Scientists have used artificial intelligence to "predict" formulas for new designer drugs, with the stated goal of helping to improve their regulation. The AI generated formulas for nearly nine million potential new drugs.
Researchers with the University of British Columbia (UBC) used a deep neural net for the job, teaching it to make up chemical structures of potential new drugs. According to their study, released this week, the computer intelligence fared better at the task than the scientists had expected.
The research team used a database of known designer drugs - synthetic psychoactive substances - to train the AI on their structures. The market for designer drugs is ever-changing, since their manufacturers are constantly tweaking their formulas to circumvent restrictions and produce new "legal" substances, while cracking their structure takes months for law enforcement agencies, the researchers said.
"The vast majority of these designer drugs have never been tested in humans and are completely unregulated. They are a major public-health concern to emergency departments across the world," one of the researchers, UBC medical student Dr. Michael Skinnider has said.
After its training, the AI was able to generate some 8.9 million potential designer drugs.
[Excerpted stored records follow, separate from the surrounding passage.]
**src/rtl/ex_mem_branch_stage_if.sv**
```systemverilog
// EX -> MEM pipeline bundle: EX-stage inputs, hazard controls and MEM-stage outputs.
// BRANCH_STATS_EN adds the BranchCount/TakenCount outputs.
interface ex_mem_branch_stage_if #(parameter int DATA_W = 32);
    logic              Stall, Flush, ValidEx;
    logic [DATA_W-1:0] outAddEx, AluResult, WriteDataEx;
    logic              Zero;
    logic [4:0]        RegDstEx;
    logic              BranchEx, BneEx, MemReadEx, MemWriteEx, RegWriteEx, MemToRegEx;

    logic              ValidMem;
    logic [DATA_W-1:0] BranchTargetMem, AluResultMem, WriteDataMem;
    logic [4:0]        RegDstMem;
    logic              MemReadMem, MemWriteMem, RegWriteMem, MemToRegMem;
    logic              PcSrc, SquashActive;
`ifdef BRANCH_STATS_EN
    logic [15:0]       BranchCount, TakenCount;
`endif

    modport master (
        output Stall, Flush, ValidEx, outAddEx, AluResult, WriteDataEx, Zero, RegDstEx,
               BranchEx, BneEx, MemReadEx, MemWriteEx, RegWriteEx, MemToRegEx,
        input  ValidMem, BranchTargetMem, AluResultMem, WriteDataMem, RegDstMem,
               MemReadMem, MemWriteMem, RegWriteMem, MemToRegMem, PcSrc, SquashActive
`ifdef BRANCH_STATS_EN
      , input  BranchCount, TakenCount
`endif
    );

    modport slave (
        input  Stall, Flush, ValidEx, outAddEx, AluResult, WriteDataEx, Zero, RegDstEx,
               BranchEx, BneEx, MemReadEx, MemWriteEx, RegWriteEx, MemToRegEx,
        output ValidMem, BranchTargetMem, AluResultMem, WriteDataMem, RegDstMem,
               MemReadMem, MemWriteMem, RegWriteMem, MemToRegMem, PcSrc, SquashActive
`ifdef BRANCH_STATS_EN
      , output BranchCount, TakenCount
`endif
    );
endinterface

```
**src/rtl/ex_mem_branch_stage.sv**
```systemverilog
// EX/MEM pipeline register with MEM-stage beq/bne resolution and wrong-path squash.
// Optional macro BRANCH_STATS_EN adds 16-bit branch / taken-branch counters.
module ex_mem_branch_stage #(
    parameter int SQUASH_DEPTH = 3,
    parameter int DATA_W       = 32
) (
    input  logic                  clk,
    input  logic                  reset,
    ex_mem_branch_stage_if.slave  bus
);
    typedef struct packed {
        logic              valid;
        logic [DATA_W-1:0] tgt;
        logic [DATA_W-1:0] alu;
        logic [DATA_W-1:0] wd;
        logic [4:0]        rd;
        logic              br, bne, zero, mr, mw, rw, m2r;
    } mem_t;

    localparam logic [2:0] SQ_RELOAD = 3'(SQUASH_DEPTH - 1);

    mem_t       mem_q, ex_d;
    logic [2:0] sq_cnt;
    logic       pc_src;

    always_comb begin
        ex_d       = '0;
        ex_d.valid = bus.ValidEx;
        ex_d.tgt   = bus.outAddEx;
        ex_d.alu   = bus.AluResult;
        ex_d.wd    = bus.WriteDataEx;
        ex_d.rd    = bus.RegDstEx;
        ex_d.br    = bus.BranchEx;
        ex_d.bne   = bus.BneEx;
        ex_d.zero  = bus.Zero;
        ex_d.mr    = bus.MemReadEx;
        ex_d.mw    = bus.MemWriteEx;
        ex_d.rw    = bus.RegWriteEx;
        ex_d.m2r   = bus.MemToRegEx;
    end

    // beq and bne both set: taken if either condition holds
    assign pc_src = mem_q.valid & ((mem_q.br & mem_q.zero) | (mem_q.bne & ~mem_q.zero));

    always_ff @(posedge clk) begin
        if (reset) begin
            mem_q  <= '0;
            sq_cnt <= '0;
        end else if (bus.Flush) begin
            mem_q  <= '0;
        end else if (!bus.Stall) begin
            if (pc_src || sq_cnt != 3'd0) begin
                mem_q  <= '0;
                sq_cnt <= pc_src ? SQ_RELOAD : sq_cnt - 3'd1;
            end else begin
                mem_q  <= ex_d;
            end
        end
    end

    assign bus.ValidMem        = mem_q.valid;
    assign bus.BranchTargetMem = mem_q.tgt;
    assign bus.AluResultMem    = mem_q.alu;
    assign bus.WriteDataMem    = mem_q.wd;
    assign bus.RegDstMem       = mem_q.rd;
    assign bus.MemReadMem      = mem_q.mr  & mem_q.valid;
    assign bus.MemWriteMem     = mem_q.mw  & mem_q.valid;
    assign bus.RegWriteMem     = mem_q.rw  & mem_q.valid;
    assign bus.MemToRegMem     = mem_q.m2r & mem_q.valid;
    assign bus.PcSrc           = pc_src;
    assign bus.SquashActive    = pc_src | (sq_cnt != 3'd0);

`ifdef BRANCH_STATS_EN
    logic [15:0] br_cnt, tk_cnt;

    always_ff @(posedge clk) begin
        if (reset) begin
            br_cnt <= '0;
            tk_cnt <= '0;
        end else if (!bus.Stall) begin
            if (mem_q.valid && (mem_q.br || mem_q.bne)) br_cnt <= br_cnt + 16'd1;
            if (pc_src)                                 tk_cnt <= tk_cnt + 16'd1;
        end
    end

    assign bus.BranchCount = br_cnt;
    assign bus.TakenCount  = tk_cnt;
`endif
endmodule

```
**src/flat_wrapper.sv**
```systemverilog
// flat-port wrapper written by rule: the top's interface ports become plain ports
module ex_mem_branch_stage_flat 
#(
    parameter int SQUASH_DEPTH = 3,
    parameter int DATA_W       = 32
)
  (clk, reset, bus_Stall, bus_Flush, bus_ValidEx, bus_outAddEx, bus_AluResult, bus_WriteDataEx, bus_Zero, bus_RegDstEx, bus_BranchEx, bus_BneEx, bus_MemReadEx, bus_MemWriteEx, bus_RegWriteEx, bus_MemToRegEx, bus_ValidMem, bus_BranchTargetMem, bus_AluResultMem, bus_WriteDataMem, bus_RegDstMem, bus_MemReadMem, bus_MemWriteMem, bus_RegWriteMem, bus_MemToRegMem, bus_PcSrc, bus_SquashActive);
  ex_mem_branch_stage_if #(.DATA_W(DATA_W)) bus_i ();
  input  logic clk;
  input  logic reset;
  input wire logic [$bits(bus_i.Stall)-1:0] bus_Stall;
  input wire logic [$bits(bus_i.Flush)-1:0] bus_Flush;
  input wire logic [$bits(bus_i.ValidEx)-1:0] bus_ValidEx;
  input wire logic [$bits(bus_i.outAddEx)-1:0] bus_outAddEx;
  input wire logic [$bits(bus_i.AluResult)-1:0] bus_AluResult;
  input wire logic [$bits(bus_i.WriteDataEx)-1:0] bus_WriteDataEx;
  input wire logic [$bits(bus_i.Zero)-1:0] bus_Zero;
  input wire logic [$bits(bus_i.RegDstEx)-1:0] bus_RegDstEx;
  input wire logic [$bits(bus_i.BranchEx)-1:0] bus_BranchEx;
  input wire logic [$bits(bus_i.BneEx)-1:0] bus_BneEx;
  input wire logic [$bits(bus_i.MemReadEx)-1:0] bus_MemReadEx;
  input wire logic [$bits(bus_i.MemWriteEx)-1:0] bus_MemWriteEx;
  input wire logic [$bits(bus_i.RegWriteEx)-1:0] bus_RegWriteEx;
  input wire logic [$bits(bus_i.MemToRegEx)-1:0] bus_MemToRegEx;
  output wire logic [$bits(bus_i.ValidMem)-1:0] bus_ValidMem;
  output wire logic [$bits(bus_i.BranchTargetMem)-1:0] bus_BranchTargetMem;
  output wire logic [$bits(bus_i.AluResultMem)-1:0] bus_AluResultMem;
  output wire logic [$bits(bus_i.WriteDataMem)-1:0] bus_WriteDataMem;
  output wire logic [$bits(bus_i.RegDstMem)-1:0] bus_RegDstMem;
  output wire logic [$bits(bus_i.MemReadMem)-1:0] bus_MemReadMem;
  output wire logic [$bits(bus_i.MemWriteMem)-1:0] bus_MemWriteMem;
  output wire logic [$bits(bus_i.RegWriteMem)-1:0] bus_RegWriteMem;
  output wire logic [$bits(bus_i.MemToRegMem)-1:0] bus_MemToRegMem;
  output wire logic [$bits(bus_i.PcSrc)-1:0] bus_PcSrc;
  output wire logic [$bits(bus_i.SquashActive)-1:0] bus_SquashActive;
  assign bus_i.Stall = bus_Stall;
  assign bus_i.Flush = bus_Flush;
  assign bus_i.ValidEx = bus_ValidEx;
  assign bus_i.outAddEx = bus_outAddEx;
  assign bus_i.AluResult = bus_AluResult;
  assign bus_i.WriteDataEx = bus_WriteDataEx;
  assign bus_i.Zero = bus_Zero;
  assign bus_i.RegDstEx = bus_RegDstEx;
  assign bus_i.BranchEx = bus_BranchEx;
  assign bus_i.BneEx = bus_BneEx;
  assign bus_i.MemReadEx = bus_MemReadEx;
  assign bus_i.MemWriteEx = bus_MemWriteEx;
  assign bus_i.RegWriteEx = bus_RegWriteEx;
  assign bus_i.MemToRegEx = bus_MemToRegEx;
  assign bus_ValidMem = bus_i.ValidMem;
  assign bus_BranchTargetMem = bus_i.BranchTargetMem;
  assign bus_AluResultMem = bus_i.AluResultMem;
  assign bus_WriteDataMem = bus_i.WriteDataMem;
  assign bus_RegDstMem = bus_i.RegDstMem;
  assign bus_MemReadMem = bus_i.MemReadMem;
  assign bus_MemWriteMem = bus_i.MemWriteMem;
  assign bus_RegWriteMem = bus_i.RegWriteMem;
  assign bus_MemToRegMem = bus_i.MemToRegMem;
  assign bus_PcSrc = bus_i.PcSrc;
  assign bus_SquashActive = bus_i.SquashActive;
  ex_mem_branch_stage #(.SQUASH_DEPTH(SQUASH_DEPTH), .DATA_W(DATA_W)) u_core (.clk(clk), .reset(reset), .bus(bus_i));
endmodule
```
Afterwards, researchers ran a data sheet of some 196 new drugs, which had emerged in real life after the model was trained, and found that more than 90% of these have been already predicted by the computer.
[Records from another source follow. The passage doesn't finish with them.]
$ cat src/rtl/fn_to_rec_fn_seq.sv
// Go/done IEEE-to-recoded converter; 1 cycle for normal/special, normDist+2 for subnormals.
// go is only sampled in IDLE; no stall on the output, done is a one-cycle pulse with out held after.
module fn_to_rec_fn_seq
    import fn_to_rec_fn_pkg::*;
#(
    parameter int expWidth = 8,
    parameter int sigWidth = 24
) (
    input  logic                         clk,
    input  logic                         reset,
    input  logic                         go,
    input  logic [expWidth+sigWidth-1:0] in_,
    output logic [expWidth+sigWidth:0]   out,
    output logic                         done
);

    localparam int distWidth = $clog2(sigWidth);

    convState_t            state;
    logic                  signReg;
    logic [expWidth-1:0]   expReg;
    logic [sigWidth-2:0]   fractReg;
    logic [distWidth-1:0]  normDist;

    logic                  inSign;
    logic [expWidth-1:0]   inExp;
    logic [sigWidth-2:0]   inFract;
    fnClass_t              inClass;

    logic                  packSign;
    fnClass_t              packClass;
    logic [expWidth-1:0]   packExp;
    logic [distWidth-1:0]  packDist;
    logic [sigWidth-2:0]   packFract;
    logic [expWidth+sigWidth:0] packWord;

    assign inSign  = in_[expWidth+sigWidth-1];
    assign inExp   = in_[expWidth+sigWidth-2 -: expWidth];
    assign inFract = in_[sigWidth-2:0];

    always_comb begin
        inClass = CLASS_NORMAL;
        if (inExp == '1) begin
            inClass = (inFract == '0) ? CLASS_INF : CLASS_NAN;
        end else if (inExp == '0) begin
            inClass = (inFract == '0) ? CLASS_ZERO : CLASS_SUBNORMAL;
        end
    end

    // The packer serves the IDLE fast path from the live input and the NORM exit from the registers.
    always_comb begin
        packSign  = inSign;
        packClass = inClass;
        packExp   = inExp;
        packDist  = '0;
        packFract = inFract;
        if (state == NORM) begin
            packSign  = signReg;
            packClass = CLASS_SUBNORMAL;
            packExp   = expReg;
            packDist  = normDist;
            packFract = fractReg;
        end
    end

    rec_fn_pack #(
        .expWidth  (expWidth),
        .sigWidth  (sigWidth),
        .distWidth (distWidth)
    ) u_pack (
        .sign     (packSign),
        .fnClass  (packClass),
        .exp      (packExp),
        .normDist (packDist),
        .fract    (packFract),
        .recWord  (packWord)
    );

    always_ff @(posedge clk) begin
        if (reset) begin
            state    <= IDLE;
            out      <= '0;
            done     <= 1'b0;
            signReg  <= 1'b0;
            expReg   <= '0;
            fractReg <= '0;
            normDist <= '0;
        end else begin
            done <= 1'b0;
            case (state)
                IDLE: begin
                    if (go) begin
                        signReg  <= inSign;
                        expReg   <= inExp;
                        fractReg <= inFract;
                        normDist <= '0;
                        if (inClass == CLASS_SUBNORMAL) begin
                            state <= NORM;
                        end else begin
                            out   <= packWord;
                            done  <= 1'b1;
                            state <= DONE;
                        end
                    end
                end
                NORM: begin
                    if (fractReg[sigWidth-2]) begin
                        out   <= packWord;
                        done  <= 1'b1;
                        state <= DONE;
                    end else begin
                        fractReg <= fractReg << 1;
                        normDist <= normDist + distWidth'(1);
                    end
                end
                DONE: begin
                    state <= IDLE;
                end
                default: begin
                    state <= IDLE;
                end
            endcase
        end
    end

endmodule
$ cat config.mk
export PLATFORM = sky130hd
export DESIGN_NAME = fn_to_rec_fn_seq
export DESIGN_NICKNAME = d
export VERILOG_FILES = /design/src/rtl/fn_to_rec_fn_pkg.sv /design/src/rtl/rec_fn_pack.sv /design/src/rtl/fn_to_rec_fn_seq.sv
export SDC_FILE = /design/constraint.sdc
export NUM_CORES = 1
export LEC_CHECK = 0
export BUFFER_PORTS_ARGS = -buffer_cell sky130_fd_sc_hd__buf_2
export CAP_MARGIN = 20
export CORE_AREA = 2 2 113 115
export CTS_CLUSTER_SIZE = 16
export DETAILED_ROUTE_END_ITERATION = 10
export DIE_AREA = 0 0 115 117
export PLACE_DENSITY = 0.61
export SYNTH_ARGS = -nofsm -noshare
export SYNTH_HDL_FRONTEND = slang
export SYNTH_SLANG_ARGS = --single-unit
$ cat constraint.sdc
create_clock -name clk -period 2.25 [get_ports clk]
set_clock_uncertainty 0.2 [all_clocks]
set_input_delay 0.1125 -clock clk [delete_from_list [all_inputs] [get_ports clk]]
set_output_delay 0.1125 -clock clk [all_outputs]
set_load 0.02 [all_outputs]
"The fact that we can predict what designer drugs are likely to emerge on the market before they actually appear is a bit like the 2002 sci-fi movie, Minority Report, where foreknowledge about criminal activities about to take place helped significantly reduce crime in a future world," senior author Dr. David Wishart, a professor of computing science at the University of Alberta, has said.
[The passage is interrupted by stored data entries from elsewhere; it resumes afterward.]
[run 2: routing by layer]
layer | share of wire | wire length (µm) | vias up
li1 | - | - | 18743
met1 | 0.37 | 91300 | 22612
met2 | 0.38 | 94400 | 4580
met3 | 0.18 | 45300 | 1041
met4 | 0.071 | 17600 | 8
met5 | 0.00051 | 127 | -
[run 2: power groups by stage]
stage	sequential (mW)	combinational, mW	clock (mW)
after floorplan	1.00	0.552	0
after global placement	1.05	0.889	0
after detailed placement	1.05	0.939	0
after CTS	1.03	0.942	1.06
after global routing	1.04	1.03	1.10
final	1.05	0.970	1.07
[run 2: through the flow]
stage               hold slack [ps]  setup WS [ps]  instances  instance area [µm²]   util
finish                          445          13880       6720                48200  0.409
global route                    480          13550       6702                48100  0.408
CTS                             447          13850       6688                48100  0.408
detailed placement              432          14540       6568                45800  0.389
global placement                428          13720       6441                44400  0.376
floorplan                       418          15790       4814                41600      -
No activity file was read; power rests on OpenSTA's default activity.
===== config.mk =====
export PLATFORM = sky130hd
export DESIGN_NAME = lsu_ctrl
export DESIGN_NICKNAME = d
export VERILOG_FILES = /design/src/rtl/lsu_pkg.sv /design/src/rtl/lsu_load_ext.sv /design/src/rtl/lsu_ctrl.sv
export SDC_FILE = /design/constraint.sdc
export NUM_CORES = 1
export LEC_CHECK = 0
export ABC_AREA = 1
export ABC_CLOCK_PERIOD_IN_PS = 2500
export CAP_MARGIN = 30
export CELL_PAD_IN_SITES_DETAIL_PLACEMENT = 1
export CELL_PAD_IN_SITES_GLOBAL_PLACEMENT = 1
export CORE_MARGIN = 4
export CORE_UTILIZATION = 32
export DETAILED_ROUTE_END_ITERATION = 12
export PLACE_DENSITY_LB_ADDON = 0.1
export SLEW_MARGIN = 5
export SYNTH_ARGS = -nofsm -noshare
export SYNTH_HDL_FRONTEND = slang
export SYNTH_SLANG_ARGS = --single-unit

===== constraint.sdc =====
create_clock -name i_clk -period 2.5 [get_ports i_clk]
set_clock_uncertainty 0.05 [all_clocks]
set_input_delay 0.5 -clock i_clk [delete_from_list [all_inputs] [get_ports i_clk]]
set_output_delay 0.5 -clock i_clk [all_outputs]
set_load 0.05 [all_outputs]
Identifying completely unknown substances remains an issue for the AI, the research team has noted, but they hope it might potentially help with that task, since the computer was also able to predict which formulas of designer drugs were more likely to be created and hit the market. The model "ranked the correct chemical structure of an unidentified designer drug among the top 10 candidates 72 percent of the time," while throwing in spectrometry analysis, which is an easily obtained measurement, bumped the accuracy to some 86%.
"It was shocking to us that the model performed this well, because elucidating entire chemical structures from just an accurate mass measurement is generally thought to be an unsolvable problem," Skinnider stated.